カード工程後に、コーマ通し(コーミング)で約10%の不良部分を取り除いた綿花を使用した糸がセミコーマ糸です。カード糸とコーマ糸の中間ランクである「セミコーマ糸」というグレードは、日本と中国にしかない概念で、他の国には存在しません。カード糸よりも柔らかく、且つ、コーマ糸の光沢、耐久性も兼ね備えた仕上がりです。また、コーミング工程で削る繊維の量を調整することで“カード糸に近いセミコーマ糸”、“コーマ糸に近いカード糸”というような微妙な調整も可能となります。
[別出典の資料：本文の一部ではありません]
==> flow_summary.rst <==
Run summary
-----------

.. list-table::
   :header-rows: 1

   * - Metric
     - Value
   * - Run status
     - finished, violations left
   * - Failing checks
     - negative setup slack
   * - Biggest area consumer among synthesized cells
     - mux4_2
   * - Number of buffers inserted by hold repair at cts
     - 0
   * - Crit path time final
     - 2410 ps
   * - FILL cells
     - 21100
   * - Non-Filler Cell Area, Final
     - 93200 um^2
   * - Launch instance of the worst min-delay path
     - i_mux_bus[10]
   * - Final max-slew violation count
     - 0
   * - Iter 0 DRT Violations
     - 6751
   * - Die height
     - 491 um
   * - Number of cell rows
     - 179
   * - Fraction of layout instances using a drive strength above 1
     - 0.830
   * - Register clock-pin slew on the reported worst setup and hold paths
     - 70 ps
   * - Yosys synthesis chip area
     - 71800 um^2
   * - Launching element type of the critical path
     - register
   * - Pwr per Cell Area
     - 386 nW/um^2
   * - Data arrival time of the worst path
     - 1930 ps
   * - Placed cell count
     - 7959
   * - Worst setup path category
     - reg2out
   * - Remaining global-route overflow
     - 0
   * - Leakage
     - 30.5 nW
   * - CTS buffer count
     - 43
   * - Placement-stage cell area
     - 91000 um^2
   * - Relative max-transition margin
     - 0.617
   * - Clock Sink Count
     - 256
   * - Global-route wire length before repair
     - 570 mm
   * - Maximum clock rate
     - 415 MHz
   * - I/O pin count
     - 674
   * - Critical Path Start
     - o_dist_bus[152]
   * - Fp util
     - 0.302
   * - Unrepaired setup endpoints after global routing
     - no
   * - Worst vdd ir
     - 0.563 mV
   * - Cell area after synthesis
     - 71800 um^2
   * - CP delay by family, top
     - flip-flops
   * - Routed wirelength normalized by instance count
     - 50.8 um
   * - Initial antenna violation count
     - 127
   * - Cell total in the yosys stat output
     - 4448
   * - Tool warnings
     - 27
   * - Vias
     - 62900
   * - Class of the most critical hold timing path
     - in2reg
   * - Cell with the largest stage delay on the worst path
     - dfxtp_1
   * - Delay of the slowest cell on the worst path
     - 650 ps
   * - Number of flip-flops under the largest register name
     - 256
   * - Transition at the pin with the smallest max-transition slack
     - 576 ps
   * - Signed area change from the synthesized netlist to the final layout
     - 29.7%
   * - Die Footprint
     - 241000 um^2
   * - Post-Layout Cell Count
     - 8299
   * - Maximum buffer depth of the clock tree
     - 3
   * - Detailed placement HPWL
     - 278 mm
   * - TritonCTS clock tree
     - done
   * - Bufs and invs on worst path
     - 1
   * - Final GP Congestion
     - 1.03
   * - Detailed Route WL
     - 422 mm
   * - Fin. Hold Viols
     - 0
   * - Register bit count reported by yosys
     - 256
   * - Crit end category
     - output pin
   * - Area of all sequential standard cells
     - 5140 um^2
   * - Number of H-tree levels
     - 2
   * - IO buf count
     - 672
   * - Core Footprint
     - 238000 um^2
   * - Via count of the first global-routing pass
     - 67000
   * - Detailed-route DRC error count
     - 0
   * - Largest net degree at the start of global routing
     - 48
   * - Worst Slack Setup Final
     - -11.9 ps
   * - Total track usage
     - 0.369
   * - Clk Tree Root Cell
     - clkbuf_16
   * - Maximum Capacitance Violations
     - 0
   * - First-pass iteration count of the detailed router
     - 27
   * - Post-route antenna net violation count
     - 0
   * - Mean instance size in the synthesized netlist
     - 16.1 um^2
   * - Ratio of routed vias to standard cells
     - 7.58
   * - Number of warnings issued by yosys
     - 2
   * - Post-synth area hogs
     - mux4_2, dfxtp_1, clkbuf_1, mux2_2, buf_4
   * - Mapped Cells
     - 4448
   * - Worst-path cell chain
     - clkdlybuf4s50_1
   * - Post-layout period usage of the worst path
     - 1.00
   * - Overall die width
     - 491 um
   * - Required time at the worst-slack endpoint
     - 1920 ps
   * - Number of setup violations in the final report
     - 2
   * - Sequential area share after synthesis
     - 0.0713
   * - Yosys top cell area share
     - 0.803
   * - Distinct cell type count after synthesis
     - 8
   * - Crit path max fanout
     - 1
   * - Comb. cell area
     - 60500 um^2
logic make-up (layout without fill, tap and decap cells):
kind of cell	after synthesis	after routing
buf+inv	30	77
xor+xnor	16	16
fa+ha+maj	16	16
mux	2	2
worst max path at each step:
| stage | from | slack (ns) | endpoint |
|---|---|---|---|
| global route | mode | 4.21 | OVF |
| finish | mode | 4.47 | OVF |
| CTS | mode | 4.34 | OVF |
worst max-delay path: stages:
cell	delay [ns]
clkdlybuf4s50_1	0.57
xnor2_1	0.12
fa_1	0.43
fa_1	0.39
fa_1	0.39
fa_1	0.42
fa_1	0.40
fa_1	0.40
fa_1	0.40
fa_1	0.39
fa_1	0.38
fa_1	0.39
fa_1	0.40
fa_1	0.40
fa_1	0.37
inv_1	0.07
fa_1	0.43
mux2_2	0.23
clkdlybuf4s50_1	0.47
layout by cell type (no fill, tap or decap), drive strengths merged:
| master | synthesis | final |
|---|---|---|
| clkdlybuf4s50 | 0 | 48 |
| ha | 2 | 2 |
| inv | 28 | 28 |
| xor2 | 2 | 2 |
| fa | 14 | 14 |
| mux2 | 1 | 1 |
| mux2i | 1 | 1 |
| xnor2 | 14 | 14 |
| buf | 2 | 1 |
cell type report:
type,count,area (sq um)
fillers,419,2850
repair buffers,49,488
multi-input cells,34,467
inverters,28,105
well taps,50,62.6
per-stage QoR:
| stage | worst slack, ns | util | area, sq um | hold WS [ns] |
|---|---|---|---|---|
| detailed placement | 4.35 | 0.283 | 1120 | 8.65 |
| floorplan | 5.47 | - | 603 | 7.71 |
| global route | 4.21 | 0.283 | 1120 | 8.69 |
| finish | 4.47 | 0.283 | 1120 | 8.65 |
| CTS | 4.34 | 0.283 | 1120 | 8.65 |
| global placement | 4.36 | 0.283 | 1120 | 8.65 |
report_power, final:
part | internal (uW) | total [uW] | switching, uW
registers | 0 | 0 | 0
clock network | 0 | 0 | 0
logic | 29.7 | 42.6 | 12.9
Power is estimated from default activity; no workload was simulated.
==> config.mk <==
export PLATFORM = sky130hd
export DESIGN_NAME = battleship
export DESIGN_NICKNAME = battleship
export VERILOG_FILES = /design/flow/design.v
export SDC_FILE = /design/flow/constraint.sdc
export NUM_CORES = 4
export LEC_CHECK = 1
export CORE_UTILIZATION = 30
==> design.v <==
module battleship (
  input            clk  ,
  input            rst  ,
  input            start,
  input      [1:0] X    ,
  input      [1:0] Y    ,
  input            pAb  ,
  input            pBb  ,
  output reg [7:0] disp0,
  output reg [7:0] disp1,
  output reg [7:0] disp2,
  output reg [7:0] disp3,
  output reg [7:0] led
);
reg [15:0] mapA;
reg [15:0] mapB;
reg [2:0] Score_A, Score_B;
reg [2:0] input_count;
reg Z;
reg start_timer;
reg timer;  
reg [7:0] timer_count;
reg [3:0] curr_state;
parameter [3:0] IDLE = 4'b0000;
parameter [3:0] SHOW_A = 4'b0001;
parameter [3:0] A_IN = 4'b0010;
parameter [3:0] ERROR_A = 4'b0011;
parameter [3:0] SHOW_B = 4'b0100;
parameter [3:0] B_IN = 4'b0101;
parameter [3:0] ERROR_B = 4'b0110;
parameter [3:0] SHOW_SCORE = 4'b0111;
parameter [3:0] A_SHOOT = 4'b1000;
parameter [3:0] A_SINK = 4'b1001;
parameter [3:0] A_WIN = 4'b1010;
parameter [3:0] B_SHOOT = 4'b1011;
parameter [3:0] B_SINK = 4'b1100;
parameter [3:0] B_WIN = 4'b1101;
always @(posedge clk or posedge rst) begin
  if (rst) begin
    timer <= 0;
    timer_count <= 0;
  end else if (start_timer) begin
    if (timer_count == 50) begin
      timer <= 1;
      timer_count <= 0;
    end else begin
      timer_count <= timer_count + 1;
      timer <= 0;
    end
  end else begin
    timer <= 0;
  end
end
always @ (posedge clk or posedge rst) begin
  if(rst)begin
    curr_state <= IDLE;
    mapA <= 16'b0;
    mapB <= 16'b0;
    input_count <= 3'b0;
    Score_A <= 3'b000;
    Score_B <= 3'b000;
    Z <= 0;
    start_timer <= 0;
    shoot_flag <= 0;
  end
  else begin
    case (curr_state) 
      IDLE: begin
        if (start) begin
          curr_state <= SHOW_A;
        end
        else begin
          curr_state <= IDLE;
        end
      end
      SHOW_A: begin
        start_timer <= 1;
          if(timer) begin
            start_timer <= 0;
            curr_state <= A_IN;
          end
          else begin
            curr_state <= SHOW_A;
          end
        end
      A_IN: begin
        start_timer <= 0;
        if (pAb) begin
          if (mapA[4*Y+X]) begin
            curr_state <= ERROR_A;
          end
          else begin
            if (input_count > 2) begin
              mapA[4*Y+X] <= 1;
              input_count <= 0;
              curr_state <= SHOW_B;
            end
            else begin
              mapA[4*Y+X] <= 1;
              input_count <= input_count + 1;
              curr_state <= A_IN;
            end
          end
        end
        else begin
          curr_state <= A_IN;
        end
      end
      ERROR_A: begin
        start_timer <= 1;
        if (timer) begin
          start_timer <= 0;
          curr_state <= A_IN;
        end
        else begin
          curr_state <= ERROR_A;
        end
      end
      SHOW_B: begin
        start_timer <= 1;
        if(timer) begin
          start_timer <= 0;
          curr_state <= B_IN;
        end
        else begin
          curr_state <= SHOW_B;
        end
      end
      B_IN: begin
        start_timer <= 0;
        if (pBb) begin
          if (mapB[4*Y+X]) begin
            curr_state <= ERROR_B;
          end
          else begin
            if (input_count > 2) begin
              mapB[4*Y+X] <= 1;
              curr_state <= SHOW_SCORE;
            end
            else begin
              mapB[4*Y+X] <= 1;
              input_count <= input_count + 1;
              curr_state <= B_IN;
            end
          end
        end
        else begin
          curr_state <= B_IN;
        end
      end
      ERROR_B: begin
        start_timer <= 1;
        if (timer) begin
          start_timer <= 0;
          curr_state <= B_IN;
        end
        else begin
          curr_state <= ERROR_B;
        end
      end
      SHOW_SCORE: begin
        start_timer <= 1;
        if (timer) begin
          start_timer <= 0;
          curr_state <= A_SHOOT;
        end
        else begin
          curr_state <= SHOW_SCORE;
        end
      end
      A_SHOOT: begin
          if(pAb) begin
            if(mapB[4*Y+X]) begin
              Score_A <= Score_A + 1;
              Z <= 1;
              mapB[4*Y+X] <= 0;
              curr_state <= A_SINK;
            end
            else begin
              Score_A <= Score_A;
              Z <= 0;
              curr_state <= A_SINK;
            end
          end
          else begin
              curr_state <= A_SHOOT;
          end
      end
      A_SINK: begin
        start_timer <= 1;
        if (!timer) begin
          if(Z) begin
            curr_state <= A_SINK;
          end
          else begin
            curr_state <= A_SINK;
          end
        end
        else begin
          start_timer <= 0;
          if (Score_A > 3) begin
            curr_state <= A_WIN;
          end
          else begin
            curr_state <= B_SHOOT;
          end
        end
      end
      A_WIN: begin
        start_timer <= 1;
        if (timer) begin
          start_timer <= 0;
        end else begin
          curr_state <= A_WIN;
        end
      end
      B_SHOOT: begin
          if(pBb) begin
            if(mapA[4*Y+X]) begin
              Score_B <= Score_B + 1;
              Z <= 1;
              mapA[4*Y+X] <= 0;
              curr_state <= B_SINK;
            end
            else begin
              Score_B <= Score_B;
              Z <= 0;
              curr_state <= B_SINK;
            end
          end
          else begin
              curr_state <= B_SHOOT;
          end
        end
      B_SINK: begin
        start_timer <= 1;
        if (!timer) begin
          if(Z) begin
              curr_state <= B_SINK;
          end
          else begin
              curr_state <= B_SINK;
          end
        end
        else begin
          start_timer <= 0;
          if (Score_B > 3) begin
            curr_state <= B_WIN;
          end
          else begin
            curr_state <= A_SHOOT;
          end
        end
      end
      B_WIN: begin
        start_timer <= 1;
        if (timer) begin
          start_timer <= 0;
        end else begin
          curr_state <= B_WIN;
        end
      end
      default: curr_state <= IDLE;
    endcase
  end
end
always @* begin
  disp3 = 8'b00000000;
  disp2 = 8'b00000000;
  disp1 = 8'b00000000;
  disp0 = 8'b00000000;
  led = 8'b00000000;
  case (curr_state)
    IDLE: begin
      disp3 = 8'b00000110;
      disp2 = 8'b01011110;
      disp1 = 8'b00111000;
      disp0 = 8'b01111001;
      led[7] = 1;
      led[4] = 1;
      led[3] = 1;
      led[0] = 1;
      led[6] = 0;
      led[5] = 0;
      led[2] = 0;
      led[1] = 0;
      if(timer) begin
        led[7] = 0;
        led[4] = 0;
        led[3] = 0;
        led[0] = 0;
      end
      else begin
        led[7] = 1;
        led[4] = 1;
        led[3] = 1;
        led[0] = 1;
        led[6] = 0;
        led[5] = 0;
        led[2] = 0;
        led[1] = 0;
      end
    end
    SHOW_A: begin
      disp3 = 8'b01110111;
      disp2 = 8'b00000000;
      disp1 = 8'b00000000;
      disp0 = 8'b00000000;
      led[7] = 1;
      led[4] = 1;
      led[3] = 1;
      led[0] = 1;
      led[6] = 0;
      led[5] = 0;
      led[2] = 0;
      led[1] = 0;
      if(timer) begin
        led[7] = 0;
        led[4] = 0;
        led[3] = 0;
        led[0] = 0;
      end
      else begin
        led[7] = 1;
        led[4] = 1;
        led[3] = 1;
        led[0] = 1;
        led[6] = 0;
        led[5] = 0;
        led[2] = 0;
        led[1] = 0;
      end
    end
    A_IN: begin
      disp3 = 8'b00000000;
      disp2 = 8'b00000000;
      if (X == 0)begin
        disp1 = 8'b00111111;
      end else if(X == 1) begin
        disp1 = 8'b00000110;
      end else if(X == 2) begin
        disp1 = 8'b01011011;
      end else begin
        disp1 = 8'b01001111;
      end
      if (Y == 0)begin
        disp0 = 8'b00111111;
      end else if(Y == 1) begin
        disp0 = 8'b00000110;
      end else if(Y == 2) begin
        disp0 = 8'b01011011;
      end else begin
        disp0 = 8'b01001111;
      end
      led[7] = 1;
      led[6:4] = input_count;
      led[3:0] = 4'b0000;
    end
    ERROR_A: begin
      disp3 = 8'b01111001;
      disp2 = 8'b01010000;
      disp1 = 8'b01010000;
      disp0 = 8'b01011100;
      led[7] = 1;
      led[4] = 1;
      led[3] = 1;
      led[0] = 1;
      led[6] = 0;
      led[5] = 0;
      led[2] = 0;
      led[1] = 0;
      if (timer) begin
        led[7] = 0;
        led[4] = 0;
        led[3] = 0;
        led[0] = 0;
      end
      else begin
        led[7] = 1;
        led[4] = 1;
        led[3] = 1;
        led[0] = 1;
        led[6] = 0;
        led[5] = 0;
        led[2] = 0;
        led[1] = 0;
      end
    end
    SHOW_B: begin
      disp3 = 8'b01111100;
      disp2 = 8'b00000000;
      disp1 = 8'b00000000;
      disp0 = 8'b00000000;
      led[7] = 1;
      led[4] = 1;
      led[3] = 1;
      led[0] = 1;
      led[6] = 0;
      led[5] = 0;
      led[2] = 0;
      led[1] = 0;
      if(timer) begin
        led[7] = 0;
        led[4] = 0;
        led[3] = 0;
        led[0] = 0;
      end
      else begin
        led[7] = 1;
        led[4] = 1;
        led[3] = 1;
        led[0] = 1;
        led[6] = 0;
        led[5] = 0;
        led[2] = 0;
        led[1] = 0;
      end
    end
    B_IN: begin
      disp3 = 8'b00000000;
      disp2 = 8'b00000000;
      if (X == 0)begin
        disp1 = 8'b00111111;
      end else if(X == 1) begin
        disp1 = 8'b00000110;
      end else if(X == 2) begin
        disp1 = 8'b01011011;
      end else begin
        disp1 = 8'b01001111;
      end
      if (Y == 0)begin
        disp0 = 8'b00111111;
      end else if(Y == 1) begin
        disp0 = 8'b00000110;
      end else if(Y == 2) begin
        disp0 = 8'b01011011;
      end else begin
        disp0 = 8'b01001111;
      end
      led[0] = 1;
      led[3:1] = input_count;
      led[7:4] = 4'b0000;
    end
    ERROR_B: begin
      disp3 = 8'b01111001;
      disp2 = 8'b01010000;
      disp1 = 8'b01010000;
      disp0 = 8'b01011100;
      led[7] = 1;
      led[4] = 1;
      led[3] = 1;
      led[0] = 1;
      led[6] = 0;
      led[5] = 0;
      led[2] = 0;
      led[1] = 0;
      if (timer) begin
        led[7] = 0;
        led[4] = 0;
        led[3] = 0;
        led[0] = 0;
      end
      else begin
        led[7] = 1;
        led[4] = 1;
        led[3] = 1;
        led[0] = 1;
        led[6] = 0;
        led[5] = 0;
        led[2] = 0;
        led[1] = 0;
      end
    end
    SHOW_SCORE: begin
      if (timer) begin
        led[7] = 0;
        led[4] = 0;
        led[3] = 0;
        led[0] = 0;
        disp3 = 8'b00000000;
        disp2 = 8'b00000000;
        disp1 = 8'b00000000;
        disp0 = 8'b00000000;
      end
      else begin
        led[7] = 1;
        led[4] = 1;
        led[3] = 1;
        led[0] = 1;
        led[6] = 0;
        led[5] = 0;
        led[2] = 0;
        led[1] = 0;
        disp3 = 8'b00000000;
        disp2 = 8'b00111111;
        disp1 = 8'b01000000;
        disp0 = 8'b00111111;
      end
    end
    A_SHOOT: begin
      if(pAb) begin
        disp3 = 8'b00000000;
        disp2 = 8'b00000000;
        if (X == 0)begin
          disp1 = 8'b00111111;
        end else if(X == 1) begin
          disp1 = 8'b00000110;
        end else if(X == 2) begin
          disp1 = 8'b01011011;
        end else begin
          disp1 = 8'b01001111;
        end
        if (Y == 0)begin
          disp0 = 8'b00111111;
        end else if(Y == 1) begin
          disp0 = 8'b00000110;
        end else if(Y == 2) begin
          disp0 = 8'b01011011;
        end else begin
          disp0 = 8'b01001111;
        end
        led[7] = 1;
        led[6:4] = Score_A;
        led[3:1] = Score_B;
        led[0] = 0;
      end
      else begin
        disp3 = 8'b00000000;
        disp2 = 8'b00000000;
        if (X == 0)begin
          disp1 = 8'b00111111;
        end else if(X == 1) begin
          disp1 = 8'b00000110;
        end else if(X == 2) begin
          disp1 = 8'b01011011;
        end else begin
          disp1 = 8'b01001111;
        end
        if (Y == 0)begin
          disp0 = 8'b00111111;
        end else if(Y == 1) begin
          disp0 = 8'b00000110;
        end else if(Y == 2) begin
          disp0 = 8'b01011011;
        end else begin
          disp0 = 8'b01001111;
        end
        led[7] = 1;
        led[6:4] = Score_A;
        led[3:1] = Score_B;
        led[0] = 0;
       end
    end
    A_SINK: begin
      if (!timer) begin
        if(Z) begin
          disp3 = 8'b00000000;
          if (Score_A == 1)begin
            disp2 = 8'b00000110;
          end else if(Score_A == 2) begin
            disp2 = 8'b01011011;
          end else if(Score_A == 3) begin
            disp2 = 8'b01001111;
          end else if(Score_A == 4) begin
            disp2 = 8'b01100110;
          end else begin
            disp2 = 8'b00111111;
          end
          disp1 = 8'b01000000;
          if (Score_B == 1)begin
            disp0 = 8'b00000110;
          end else if(Score_B == 2) begin
            disp0 = 8'b01011011;
          end else if(Score_B == 3) begin
            disp0 = 8'b01001111;
          end else if(Score_B == 4) begin
            disp0 = 8'b01100110;
          end
          else begin
            disp0 = 8'b00111111;
          end
          led = 8'b11111111;
        end
        else begin
          disp3 = 8'b00000000;
          if (Score_A == 1)begin
            disp2 = 8'b00000110;
          end else if(Score_A == 2) begin
            disp2 = 8'b01011011;
          end else if(Score_A == 3) begin
            disp2 = 8'b01001111;
          end else if(Score_A == 4) begin
            disp2 = 8'b01100110;
          end else begin
            disp2 = 8'b00111111;
          end
          disp1 = 8'b01000000;
          if (Score_B == 1)begin
            disp0 = 8'b00000110;
          end else if(Score_B == 2) begin
            disp0 = 8'b01011011;
          end else if(Score_B == 3) begin
            disp0 = 8'b01001111;
          end else if(Score_B == 4) begin
            disp0 = 8'b01100110;
          end
          else begin
            disp0 = 8'b00111111;
          end
          led = 8'b00000000;
        end
      end
      else begin
        led = 8'b00000000;
      end
    end
    A_WIN: begin
      disp3 = 8'b01110111;
      if (Score_A == 1)begin
        disp2 = 8'b00000110;
      end else if(Score_A == 2) begin
        disp2 = 8'b01011011;
      end else if(Score_A == 3) begin
        disp2 = 8'b01001111;
      end else if(Score_A == 4) begin
        disp2 = 8'b01100110;
      end else begin
        disp2 = 8'b00111111;
      end
      disp1 = 8'b01000000;
      if (Score_B == 1)begin
        disp0 = 8'b00000110;
      end else if(Score_B == 2) begin
        disp0 = 8'b01011011;
      end else if(Score_B == 3) begin
        disp0 = 8'b01001111;
      end else if(Score_B == 4) begin
        disp0 = 8'b01100110;
      end
      else begin
        disp0 = 8'b00111111;
      end
      if (timer) begin
        led = 8'b00000000;
      end else begin
        led = 8'b11110000;
      end
    end
    B_SHOOT: begin
      if(pBb) begin
        disp3 = 8'b00000000;
        disp2 = 8'b00000000;
        if (Score_A == 1)begin
          disp2 = 8'b00000110;
        end else if(Score_A == 2) begin
          disp2 = 8'b01011011;
        end else if(Score_A == 3) begin
          disp2 = 8'b01001111;
        end else if(Score_A == 4) begin
          disp2 = 8'b01100110;
        end else begin
          disp2 = 8'b00111111;
        end
        disp1 = 8'b01000000;
        if (Score_B == 1)begin
          disp0 = 8'b00000110;
        end else if(Score_B == 2) begin
          disp0 = 8'b01011011;
        end else if(Score_B == 3) begin
          disp0 = 8'b01001111;
        end else if(Score_B == 4) begin
          disp0 = 8'b01100110;
        end
        else begin
          disp0 = 8'b00111111;
        end
        led[0] = 1;
        led[6:4] = Score_A;
        led[3:1] = Score_B;
        led[7] = 0;
      end
      else begin
        disp3 = 8'b00000000;
        disp2 = 8'b00000000;
        if (X == 0)begin
          disp1 = 8'b00111111;
        end else if(X == 1) begin
          disp1 = 8'b00000110;
        end else if(X == 2) begin
          disp1 = 8'b01011011;
        end else begin
          disp1 = 8'b01001111;
        end
        if (Y == 0)begin
          disp0 = 8'b00111111;
        end else if(Y == 1) begin
          disp0 = 8'b00000110;
        end else if(Y == 2) begin
          disp0 = 8'b01011011;
        end else begin
          disp0 = 8'b01001111;
        end
        led[7] = 0;
        led[6:4] = Score_A;
        led[3:1] = Score_B;
        led[0] = 1;
      end
    end
    B_SINK: begin
      if (!timer) begin
        if(Z) begin
          disp3 = 8'b00000000;
          if (Score_A == 1)begin
            disp2 = 8'b00000110;
          end else if(Score_A == 2) begin
            disp2 = 8'b01011011;
          end else if(Score_A == 3) begin
            disp2 = 8'b01001111;
          end else if(Score_A == 4) begin
            disp2 = 8'b01100110;
          end else begin
            disp2 = 8'b00111111;
          end
          disp1 = 8'b01000000;
          if (Score_B == 1)begin
            disp0 = 8'b00000110;
          end else if(Score_B == 2) begin
            disp0 = 8'b01011011;
          end else if(Score_B == 3) begin
            disp0 = 8'b01001111;
          end else if(Score_B == 4) begin
            disp0 = 8'b01100110;
          end
          else begin
            disp0 = 8'b00111111;
          end
          led = 8'b11111111;
        end
        else begin
          disp3 = 8'b00000000;
          if (Score_A == 1)begin
            disp2 = 8'b00000110;
          end else if(Score_A == 2) begin
            disp2 = 8'b01011011;
          end else if(Score_A == 3) begin
            disp2 = 8'b01001111;
          end else if(Score_A == 4) begin
            disp2 = 8'b01100110;
          end else begin
            disp2 = 8'b00111111;
          end
          disp1 = 8'b01000000;
          if (Score_B == 1)begin
            disp0 = 8'b00000110;
          end else if(Score_B == 2) begin
            disp0 = 8'b01011011;
          end else if(Score_B == 3) begin
            disp0 = 8'b01001111;
          end else if(Score_B == 4) begin
            disp0 = 8'b01100110;
          end
          else begin
            disp0 = 8'b00111111;
          end
          led = 8'b00000000;
        end
      end
      else begin
        led = 8'b00000000;
      end
    end
    B_WIN: begin
      disp3 = 8'b01111100;
      if (Score_A == 1)begin
        disp2 = 8'b00000110;
      end else if(Score_A == 2) begin
        disp2 = 8'b01011011;
      end else if(Score_A == 3) begin
        disp2 = 8'b01001111;
      end else if(Score_A == 4) begin
        disp2 = 8'b01100110;
      end else begin
        disp2 = 8'b00111111;
      end
      disp1 = 8'b01000000;
      if (Score_B == 1)begin
        disp0 = 8'b00000110;
      end else if(Score_B == 2) begin
        disp0 = 8'b01011011;
      end else if(Score_B == 3) begin
        disp0 = 8'b01001111;
      end else if(Score_B == 4) begin
        disp0 = 8'b01100110;
      end
      else begin
        disp0 = 8'b00111111;
      end
      if (timer) begin
        led = 8'b00000000;
      end else begin
        led = 8'b00001111;
      end
    end
    default: begin
  disp3 = 8'b00000000;
  disp2 = 8'b00000000;
  disp1 = 8'b00000000;
  disp0 = 8'b00000000;
  led = 8'b00000000;
end
  endcase
end
endmodule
このセミコーマ糸という概念により、着心地が良く安価なTシャツが日本や中国では作れると言えます。


コーマ糸

コーマ糸とは

カード工程後に、コーマ通し(コーミング)で約20%の不良部分を取り除き、良質な部分の綿花だけを使用した糸がコーマ糸です。カード糸と比べると製造工程も多く、削ぎ落とす繊維の量が多いため、同じ量の綿花を使ってもカード糸と比べるとコーマ糸の方が出来上がる糸の量が2~3割ほど少なくなります。その結果、光沢があり、毛羽立ちが少ない、肌触りの良い高品質な製品に仕上がります。従い、洗濯をしても生地表面に毛羽が出にくく、生地表面の美しさが長持ちします。